[src/rtl/button_tick_gen.sv]
// Debounces a raw push-button into single-cycle count-enable ticks, with an
// optional auto-repeat while the button is held.
module button_tick_gen #(
  parameter int unsigned DEBOUNCE_CYCLES = 4,
  parameter int unsigned HOLD_CYCLES     = 16,
  parameter int unsigned REPEAT_CYCLES   = 8
) (
  input  logic clock,
  input  logic reset,
  input  logic button,
  input  logic repeat_en,
  output logic tick,
  output logic pressed
);

  typedef enum logic [1:0] {
    IDLE,
    DEB_PRESS,
    HELD,
    DEB_RELEASE
  } state_e;

  localparam logic [15:0] DebLast      = 16'(DEBOUNCE_CYCLES - 1);
  localparam logic [15:0] HoldLast     = 16'(HOLD_CYCLES - 1);
  // Reloading here after a repeat tick makes hcnt hit HoldLast again REPEAT_CYCLES later.
  localparam logic [15:0] RepeatReload = 16'(HOLD_CYCLES - REPEAT_CYCLES);

  logic        sync1_q, sync2_q;
  logic        btn_s;
  state_e      state_q, state_d;
  logic [15:0] cnt_q, cnt_d;
  logic [15:0] hcnt_q, hcnt_d;
  logic        tick_q, tick_d;
  logic        pressed_q, pressed_d;

  assign btn_s = sync2_q;

  always_ff @(posedge clock or negedge reset) begin
    if (!reset) begin
      state_q <= IDLE;
    end else begin
      state_q <= state_d;
    end
  end

  always_comb begin
    state_d = state_q;
    unique case (state_q)
      IDLE:        if (btn_s) state_d = DEB_PRESS;
      DEB_PRESS: begin
        if (!btn_s)                state_d = IDLE;
        else if (cnt_q == DebLast) state_d = HELD;
      end
      HELD:        if (!btn_s) state_d = DEB_RELEASE;
      DEB_RELEASE: begin
        if (btn_s)                 state_d = HELD;
        else if (cnt_q == DebLast) state_d = IDLE;
      end
      default:     state_d = IDLE;
    endcase
  end

  always_comb begin
    cnt_d     = cnt_q;
    hcnt_d    = hcnt_q;
    tick_d    = 1'b0;
    pressed_d = pressed_q;
    unique case (state_q)
      IDLE: begin
        cnt_d  = '0;
        hcnt_d = '0;
      end
      DEB_PRESS: begin
        if (btn_s) begin
          if (cnt_q == DebLast) begin
            tick_d    = 1'b1;
            pressed_d = 1'b1;
            hcnt_d    = '0;
          end else begin
            cnt_d = cnt_q + 16'd1;
          end
        end
      end
      HELD: begin
        // A release on a tick-due cycle suppresses the tick.
        if (!btn_s) begin
          cnt_d  = '0;
          hcnt_d = '0;
        end else if (repeat_en) begin
          if (hcnt_q == HoldLast) begin
            tick_d = 1'b1;
            hcnt_d = RepeatReload;
          end else begin
            hcnt_d = hcnt_q + 16'd1;
          end
        end else begin
          hcnt_d = '0;
        end
      end
      DEB_RELEASE: begin
        if (btn_s) begin
          hcnt_d = '0;
        end else if (cnt_q == DebLast) begin
          pressed_d = 1'b0;
        end else begin
          cnt_d = cnt_q + 16'd1;
        end
      end
      default: begin
        cnt_d     = '0;
        hcnt_d    = '0;
        pressed_d = 1'b0;
      end
    endcase
  end

  always_ff @(posedge clock or negedge reset) begin
    if (!reset) begin
      sync1_q   <= 1'b0;
      sync2_q   <= 1'b0;
      cnt_q     <= '0;
      hcnt_q    <= '0;
      tick_q    <= 1'b0;
      pressed_q <= 1'b0;
    end else begin
      sync1_q   <= button;
      sync2_q   <= sync1_q;
      cnt_q     <= cnt_d;
      hcnt_q    <= hcnt_d;
      tick_q    <= tick_d;
      pressed_q <= pressed_d;
    end
  end

  assign tick    = tick_q;
  assign pressed = pressed_q;

endmodule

- Task directions -
In the records above, how many lines contain the word "else"? Say only the number.

- Result -
10